Start of Block

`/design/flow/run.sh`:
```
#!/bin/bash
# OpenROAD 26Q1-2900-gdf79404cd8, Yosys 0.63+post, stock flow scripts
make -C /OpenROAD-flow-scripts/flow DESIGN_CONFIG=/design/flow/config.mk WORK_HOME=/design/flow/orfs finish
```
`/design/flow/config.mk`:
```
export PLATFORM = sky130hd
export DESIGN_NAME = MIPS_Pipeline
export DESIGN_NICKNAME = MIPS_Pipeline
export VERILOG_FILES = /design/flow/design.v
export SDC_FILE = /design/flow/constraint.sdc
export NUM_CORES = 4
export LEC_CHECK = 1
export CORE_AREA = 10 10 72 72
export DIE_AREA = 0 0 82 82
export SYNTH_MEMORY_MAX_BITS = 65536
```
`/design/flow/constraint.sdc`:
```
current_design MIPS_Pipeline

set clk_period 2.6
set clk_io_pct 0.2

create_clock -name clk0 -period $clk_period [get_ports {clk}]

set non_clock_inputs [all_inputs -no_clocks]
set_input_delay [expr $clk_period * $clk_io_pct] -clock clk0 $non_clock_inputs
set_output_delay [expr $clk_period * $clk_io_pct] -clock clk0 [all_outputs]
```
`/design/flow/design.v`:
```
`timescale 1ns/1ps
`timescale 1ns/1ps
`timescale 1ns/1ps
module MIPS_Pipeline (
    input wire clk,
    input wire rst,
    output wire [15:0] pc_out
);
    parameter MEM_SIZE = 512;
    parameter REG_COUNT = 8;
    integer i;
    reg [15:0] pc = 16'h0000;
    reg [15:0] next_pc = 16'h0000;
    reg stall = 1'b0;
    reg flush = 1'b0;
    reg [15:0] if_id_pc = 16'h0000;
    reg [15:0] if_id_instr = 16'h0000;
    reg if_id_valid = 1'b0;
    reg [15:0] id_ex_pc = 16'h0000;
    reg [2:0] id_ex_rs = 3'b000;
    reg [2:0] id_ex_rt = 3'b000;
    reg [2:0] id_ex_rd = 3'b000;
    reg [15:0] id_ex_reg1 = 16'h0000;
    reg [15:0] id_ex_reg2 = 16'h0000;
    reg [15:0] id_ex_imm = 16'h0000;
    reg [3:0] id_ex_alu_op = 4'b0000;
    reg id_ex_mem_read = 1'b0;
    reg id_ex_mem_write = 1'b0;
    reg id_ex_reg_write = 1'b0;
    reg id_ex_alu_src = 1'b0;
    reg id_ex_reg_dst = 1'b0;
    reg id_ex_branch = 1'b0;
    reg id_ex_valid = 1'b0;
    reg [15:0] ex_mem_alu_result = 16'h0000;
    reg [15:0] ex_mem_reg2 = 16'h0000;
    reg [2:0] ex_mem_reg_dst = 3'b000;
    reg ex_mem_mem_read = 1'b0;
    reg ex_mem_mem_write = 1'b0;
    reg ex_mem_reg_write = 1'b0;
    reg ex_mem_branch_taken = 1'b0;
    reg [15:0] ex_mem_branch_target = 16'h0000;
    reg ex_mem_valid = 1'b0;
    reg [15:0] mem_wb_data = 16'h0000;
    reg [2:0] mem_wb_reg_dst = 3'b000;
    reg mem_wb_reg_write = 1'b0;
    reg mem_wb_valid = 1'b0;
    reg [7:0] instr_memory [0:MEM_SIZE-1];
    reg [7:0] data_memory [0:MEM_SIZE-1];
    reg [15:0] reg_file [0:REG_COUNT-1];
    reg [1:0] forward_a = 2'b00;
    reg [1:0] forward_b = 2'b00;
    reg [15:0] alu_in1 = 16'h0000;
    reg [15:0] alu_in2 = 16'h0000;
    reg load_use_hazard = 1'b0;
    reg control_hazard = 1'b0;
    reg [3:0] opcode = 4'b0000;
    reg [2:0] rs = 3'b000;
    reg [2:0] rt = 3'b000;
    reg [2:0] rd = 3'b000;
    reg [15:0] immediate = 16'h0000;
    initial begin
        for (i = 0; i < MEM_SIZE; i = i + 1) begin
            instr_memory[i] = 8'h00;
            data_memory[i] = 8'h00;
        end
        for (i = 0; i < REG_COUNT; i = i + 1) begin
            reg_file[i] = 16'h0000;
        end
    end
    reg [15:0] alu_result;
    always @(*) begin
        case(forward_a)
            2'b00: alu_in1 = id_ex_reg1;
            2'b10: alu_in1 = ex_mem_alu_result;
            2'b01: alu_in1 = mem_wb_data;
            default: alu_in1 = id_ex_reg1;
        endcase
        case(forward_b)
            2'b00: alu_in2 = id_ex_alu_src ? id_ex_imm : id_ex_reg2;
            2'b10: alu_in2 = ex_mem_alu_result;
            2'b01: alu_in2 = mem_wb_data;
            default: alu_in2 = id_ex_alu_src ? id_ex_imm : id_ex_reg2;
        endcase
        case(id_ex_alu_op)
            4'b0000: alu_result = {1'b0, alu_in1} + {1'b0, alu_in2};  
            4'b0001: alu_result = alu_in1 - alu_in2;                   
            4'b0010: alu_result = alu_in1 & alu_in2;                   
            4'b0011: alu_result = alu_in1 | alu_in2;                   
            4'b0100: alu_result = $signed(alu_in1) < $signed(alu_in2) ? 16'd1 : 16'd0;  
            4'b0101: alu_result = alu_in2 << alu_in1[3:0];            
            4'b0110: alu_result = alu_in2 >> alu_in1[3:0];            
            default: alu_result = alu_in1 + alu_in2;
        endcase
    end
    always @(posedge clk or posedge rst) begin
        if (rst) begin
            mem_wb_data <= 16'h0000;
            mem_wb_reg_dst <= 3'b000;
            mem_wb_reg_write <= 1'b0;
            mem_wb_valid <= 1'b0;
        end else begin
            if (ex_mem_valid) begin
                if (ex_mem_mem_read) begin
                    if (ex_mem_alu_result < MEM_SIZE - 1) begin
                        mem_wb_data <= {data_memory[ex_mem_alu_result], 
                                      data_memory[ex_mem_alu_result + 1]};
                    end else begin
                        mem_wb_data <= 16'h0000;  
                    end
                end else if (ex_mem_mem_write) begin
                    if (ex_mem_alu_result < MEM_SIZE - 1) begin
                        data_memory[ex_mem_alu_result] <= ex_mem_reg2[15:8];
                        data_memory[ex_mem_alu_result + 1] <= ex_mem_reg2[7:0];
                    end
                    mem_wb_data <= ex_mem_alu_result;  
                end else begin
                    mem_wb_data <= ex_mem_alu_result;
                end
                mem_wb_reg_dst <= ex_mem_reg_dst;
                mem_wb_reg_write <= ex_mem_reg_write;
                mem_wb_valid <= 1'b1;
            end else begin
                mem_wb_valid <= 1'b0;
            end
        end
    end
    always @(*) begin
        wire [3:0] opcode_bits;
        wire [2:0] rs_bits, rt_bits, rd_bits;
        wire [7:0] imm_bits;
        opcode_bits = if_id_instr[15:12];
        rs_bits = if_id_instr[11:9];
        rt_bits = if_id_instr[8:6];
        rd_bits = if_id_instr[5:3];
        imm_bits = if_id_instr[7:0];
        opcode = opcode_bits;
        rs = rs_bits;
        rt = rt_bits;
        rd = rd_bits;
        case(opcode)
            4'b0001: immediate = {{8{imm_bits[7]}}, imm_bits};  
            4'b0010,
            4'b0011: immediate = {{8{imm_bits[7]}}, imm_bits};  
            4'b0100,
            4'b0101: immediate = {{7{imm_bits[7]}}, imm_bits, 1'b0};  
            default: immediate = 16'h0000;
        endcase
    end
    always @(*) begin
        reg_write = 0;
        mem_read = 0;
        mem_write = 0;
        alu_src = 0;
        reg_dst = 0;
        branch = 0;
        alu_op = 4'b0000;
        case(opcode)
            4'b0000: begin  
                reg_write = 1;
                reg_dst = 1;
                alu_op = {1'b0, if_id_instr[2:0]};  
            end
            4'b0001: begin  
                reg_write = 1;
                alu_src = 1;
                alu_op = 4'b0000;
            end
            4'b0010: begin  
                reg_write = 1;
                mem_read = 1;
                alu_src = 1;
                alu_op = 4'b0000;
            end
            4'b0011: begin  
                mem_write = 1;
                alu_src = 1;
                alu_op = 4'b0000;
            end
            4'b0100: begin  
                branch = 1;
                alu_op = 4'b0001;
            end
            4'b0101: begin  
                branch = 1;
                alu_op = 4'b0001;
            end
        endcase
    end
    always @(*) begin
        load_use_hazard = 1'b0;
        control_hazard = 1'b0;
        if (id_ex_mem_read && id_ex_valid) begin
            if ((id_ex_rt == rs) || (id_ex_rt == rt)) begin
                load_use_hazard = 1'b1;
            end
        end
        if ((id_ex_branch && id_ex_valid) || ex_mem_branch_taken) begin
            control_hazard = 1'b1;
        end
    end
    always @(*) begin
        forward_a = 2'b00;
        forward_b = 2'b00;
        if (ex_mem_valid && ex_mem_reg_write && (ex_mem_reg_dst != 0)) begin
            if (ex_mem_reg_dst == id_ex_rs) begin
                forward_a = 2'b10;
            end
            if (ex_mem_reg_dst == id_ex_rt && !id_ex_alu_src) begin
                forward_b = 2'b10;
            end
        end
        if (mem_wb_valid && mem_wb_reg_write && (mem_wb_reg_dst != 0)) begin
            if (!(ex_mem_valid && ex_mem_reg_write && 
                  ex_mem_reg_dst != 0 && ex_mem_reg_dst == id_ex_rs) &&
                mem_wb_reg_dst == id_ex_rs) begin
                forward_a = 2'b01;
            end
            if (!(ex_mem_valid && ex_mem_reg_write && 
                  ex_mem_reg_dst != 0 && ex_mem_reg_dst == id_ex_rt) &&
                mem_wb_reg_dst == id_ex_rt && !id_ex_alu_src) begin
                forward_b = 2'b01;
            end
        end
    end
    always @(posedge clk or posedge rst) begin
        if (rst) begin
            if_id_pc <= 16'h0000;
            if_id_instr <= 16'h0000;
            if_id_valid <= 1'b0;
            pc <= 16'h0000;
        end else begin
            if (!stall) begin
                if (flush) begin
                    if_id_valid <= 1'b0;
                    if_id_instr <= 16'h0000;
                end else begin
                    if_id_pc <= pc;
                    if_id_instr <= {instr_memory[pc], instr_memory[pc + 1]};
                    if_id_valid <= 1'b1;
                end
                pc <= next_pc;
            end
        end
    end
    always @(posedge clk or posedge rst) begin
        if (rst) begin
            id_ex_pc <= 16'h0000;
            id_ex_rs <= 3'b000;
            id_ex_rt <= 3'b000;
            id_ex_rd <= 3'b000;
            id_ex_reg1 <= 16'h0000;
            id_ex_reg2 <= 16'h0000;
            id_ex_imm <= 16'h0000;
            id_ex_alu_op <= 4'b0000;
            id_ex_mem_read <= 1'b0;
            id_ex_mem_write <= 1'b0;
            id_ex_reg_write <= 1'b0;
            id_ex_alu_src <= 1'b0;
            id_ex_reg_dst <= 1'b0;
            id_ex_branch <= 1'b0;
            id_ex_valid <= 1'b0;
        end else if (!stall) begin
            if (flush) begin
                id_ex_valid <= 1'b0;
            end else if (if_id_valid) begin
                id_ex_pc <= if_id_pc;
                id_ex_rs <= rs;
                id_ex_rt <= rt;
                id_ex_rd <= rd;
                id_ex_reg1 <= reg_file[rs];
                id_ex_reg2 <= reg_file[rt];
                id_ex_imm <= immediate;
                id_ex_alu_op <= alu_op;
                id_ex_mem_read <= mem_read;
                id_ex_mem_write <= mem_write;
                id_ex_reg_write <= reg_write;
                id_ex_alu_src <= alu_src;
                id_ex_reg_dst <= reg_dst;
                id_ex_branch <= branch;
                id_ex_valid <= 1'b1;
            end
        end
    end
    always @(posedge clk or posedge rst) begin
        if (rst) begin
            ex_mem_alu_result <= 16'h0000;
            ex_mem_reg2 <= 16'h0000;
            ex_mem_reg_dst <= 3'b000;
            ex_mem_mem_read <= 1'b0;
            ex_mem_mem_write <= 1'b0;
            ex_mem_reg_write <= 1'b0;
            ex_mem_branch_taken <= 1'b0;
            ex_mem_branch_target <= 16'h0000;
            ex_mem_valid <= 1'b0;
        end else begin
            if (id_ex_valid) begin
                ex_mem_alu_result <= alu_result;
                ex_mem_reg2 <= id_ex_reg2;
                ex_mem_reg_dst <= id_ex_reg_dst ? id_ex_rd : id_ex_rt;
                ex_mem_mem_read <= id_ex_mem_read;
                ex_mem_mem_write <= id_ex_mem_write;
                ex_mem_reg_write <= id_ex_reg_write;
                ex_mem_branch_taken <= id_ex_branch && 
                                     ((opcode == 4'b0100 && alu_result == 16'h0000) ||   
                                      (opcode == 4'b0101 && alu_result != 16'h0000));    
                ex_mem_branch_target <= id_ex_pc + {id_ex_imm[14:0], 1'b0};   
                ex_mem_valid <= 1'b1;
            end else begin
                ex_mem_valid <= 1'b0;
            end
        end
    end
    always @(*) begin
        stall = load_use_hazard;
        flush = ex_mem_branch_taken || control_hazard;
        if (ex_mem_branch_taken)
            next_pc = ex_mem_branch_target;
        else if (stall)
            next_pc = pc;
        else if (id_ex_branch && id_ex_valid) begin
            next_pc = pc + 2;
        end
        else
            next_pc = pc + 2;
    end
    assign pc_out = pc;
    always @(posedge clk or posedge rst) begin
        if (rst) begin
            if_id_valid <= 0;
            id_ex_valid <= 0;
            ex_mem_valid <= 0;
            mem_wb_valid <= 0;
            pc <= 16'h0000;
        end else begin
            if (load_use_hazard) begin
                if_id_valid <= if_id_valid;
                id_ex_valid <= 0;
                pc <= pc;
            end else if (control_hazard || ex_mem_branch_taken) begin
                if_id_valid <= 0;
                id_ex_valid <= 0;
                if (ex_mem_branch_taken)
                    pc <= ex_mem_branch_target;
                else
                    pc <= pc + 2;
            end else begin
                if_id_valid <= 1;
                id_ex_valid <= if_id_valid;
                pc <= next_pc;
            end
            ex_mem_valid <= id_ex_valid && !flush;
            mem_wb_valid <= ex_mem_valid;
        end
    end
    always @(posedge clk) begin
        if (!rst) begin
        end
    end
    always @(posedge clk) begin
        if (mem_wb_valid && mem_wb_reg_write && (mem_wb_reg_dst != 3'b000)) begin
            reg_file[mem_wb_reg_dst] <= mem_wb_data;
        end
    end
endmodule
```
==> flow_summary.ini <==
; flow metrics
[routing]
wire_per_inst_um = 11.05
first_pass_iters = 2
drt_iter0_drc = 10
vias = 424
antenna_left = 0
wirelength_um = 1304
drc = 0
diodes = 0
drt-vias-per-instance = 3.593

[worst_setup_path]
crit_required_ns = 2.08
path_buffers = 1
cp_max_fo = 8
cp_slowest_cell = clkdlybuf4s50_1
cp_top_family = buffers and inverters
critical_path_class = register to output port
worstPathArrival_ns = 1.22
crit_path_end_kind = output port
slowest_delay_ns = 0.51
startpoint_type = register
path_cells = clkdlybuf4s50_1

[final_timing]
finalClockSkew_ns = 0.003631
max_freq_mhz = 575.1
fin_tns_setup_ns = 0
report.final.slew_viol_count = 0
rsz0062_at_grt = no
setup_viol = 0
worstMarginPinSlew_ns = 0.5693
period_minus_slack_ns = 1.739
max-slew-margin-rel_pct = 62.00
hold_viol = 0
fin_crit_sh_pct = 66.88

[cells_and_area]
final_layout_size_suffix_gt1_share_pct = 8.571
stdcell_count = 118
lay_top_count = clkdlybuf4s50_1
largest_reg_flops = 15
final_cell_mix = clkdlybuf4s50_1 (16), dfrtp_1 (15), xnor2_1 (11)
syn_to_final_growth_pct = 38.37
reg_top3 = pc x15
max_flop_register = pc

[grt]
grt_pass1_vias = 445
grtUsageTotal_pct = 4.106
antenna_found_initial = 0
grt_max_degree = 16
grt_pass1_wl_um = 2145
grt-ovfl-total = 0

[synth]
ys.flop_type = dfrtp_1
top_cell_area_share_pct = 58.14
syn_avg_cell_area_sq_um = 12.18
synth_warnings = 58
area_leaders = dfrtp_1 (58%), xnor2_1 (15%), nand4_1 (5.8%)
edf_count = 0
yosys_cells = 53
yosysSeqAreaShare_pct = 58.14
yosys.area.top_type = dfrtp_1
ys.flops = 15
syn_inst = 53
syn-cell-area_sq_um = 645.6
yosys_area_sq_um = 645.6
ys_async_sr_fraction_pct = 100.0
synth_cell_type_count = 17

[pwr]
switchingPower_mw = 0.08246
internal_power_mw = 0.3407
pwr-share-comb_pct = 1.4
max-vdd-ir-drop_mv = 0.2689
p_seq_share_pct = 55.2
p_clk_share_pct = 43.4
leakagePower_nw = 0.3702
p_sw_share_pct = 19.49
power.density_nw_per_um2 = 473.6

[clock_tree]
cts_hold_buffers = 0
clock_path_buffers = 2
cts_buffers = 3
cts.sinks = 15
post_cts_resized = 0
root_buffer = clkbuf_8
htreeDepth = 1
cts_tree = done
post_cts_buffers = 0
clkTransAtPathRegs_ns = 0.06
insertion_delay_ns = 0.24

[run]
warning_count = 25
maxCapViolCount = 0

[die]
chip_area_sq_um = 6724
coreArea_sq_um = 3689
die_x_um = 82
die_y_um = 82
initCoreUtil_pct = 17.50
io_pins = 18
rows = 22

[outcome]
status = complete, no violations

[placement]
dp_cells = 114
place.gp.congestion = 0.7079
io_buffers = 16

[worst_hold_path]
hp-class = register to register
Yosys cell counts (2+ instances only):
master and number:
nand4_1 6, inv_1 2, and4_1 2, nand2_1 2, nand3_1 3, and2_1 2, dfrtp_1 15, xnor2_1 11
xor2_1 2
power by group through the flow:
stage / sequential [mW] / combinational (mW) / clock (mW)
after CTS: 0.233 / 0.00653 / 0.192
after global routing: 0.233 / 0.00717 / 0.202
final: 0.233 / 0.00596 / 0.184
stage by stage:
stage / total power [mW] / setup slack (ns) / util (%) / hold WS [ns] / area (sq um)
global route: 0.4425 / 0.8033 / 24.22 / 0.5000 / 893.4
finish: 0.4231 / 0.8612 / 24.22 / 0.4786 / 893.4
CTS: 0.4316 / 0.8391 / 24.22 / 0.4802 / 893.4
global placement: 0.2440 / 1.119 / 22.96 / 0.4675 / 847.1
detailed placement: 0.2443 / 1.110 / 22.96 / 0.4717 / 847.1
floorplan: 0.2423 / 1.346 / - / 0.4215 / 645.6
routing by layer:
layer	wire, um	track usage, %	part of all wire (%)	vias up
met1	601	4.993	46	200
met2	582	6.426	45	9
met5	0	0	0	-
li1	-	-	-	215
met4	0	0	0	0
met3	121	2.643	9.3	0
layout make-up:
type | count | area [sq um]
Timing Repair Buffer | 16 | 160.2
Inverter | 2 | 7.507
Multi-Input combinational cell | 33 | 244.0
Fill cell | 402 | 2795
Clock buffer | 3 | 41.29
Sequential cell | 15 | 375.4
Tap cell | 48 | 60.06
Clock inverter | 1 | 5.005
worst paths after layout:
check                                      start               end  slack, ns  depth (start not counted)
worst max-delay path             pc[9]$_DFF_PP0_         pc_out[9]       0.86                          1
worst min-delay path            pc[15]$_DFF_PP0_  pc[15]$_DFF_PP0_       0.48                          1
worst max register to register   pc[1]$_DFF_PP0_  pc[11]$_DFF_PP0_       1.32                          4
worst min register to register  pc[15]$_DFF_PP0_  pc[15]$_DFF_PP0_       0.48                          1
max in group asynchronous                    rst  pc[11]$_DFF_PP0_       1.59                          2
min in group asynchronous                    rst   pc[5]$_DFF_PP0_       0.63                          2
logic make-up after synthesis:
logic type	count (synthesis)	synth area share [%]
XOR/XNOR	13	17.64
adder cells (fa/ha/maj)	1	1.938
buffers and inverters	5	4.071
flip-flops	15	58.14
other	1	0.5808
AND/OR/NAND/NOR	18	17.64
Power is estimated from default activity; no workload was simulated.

End of Block

» Required action
Which lines of the data include the string "immediate"? Find them and copy each one.

» Reply to the task
    reg [15:0] immediate = 16'h0000;
            4'b0001: immediate = {{8{imm_bits[7]}}, imm_bits};  
            4'b0011: immediate = {{8{imm_bits[7]}}, imm_bits};  
            4'b0101: immediate = {{7{imm_bits[7]}}, imm_bits, 1'b0};  
            default: immediate = 16'h0000;
                id_ex_imm <= immediate;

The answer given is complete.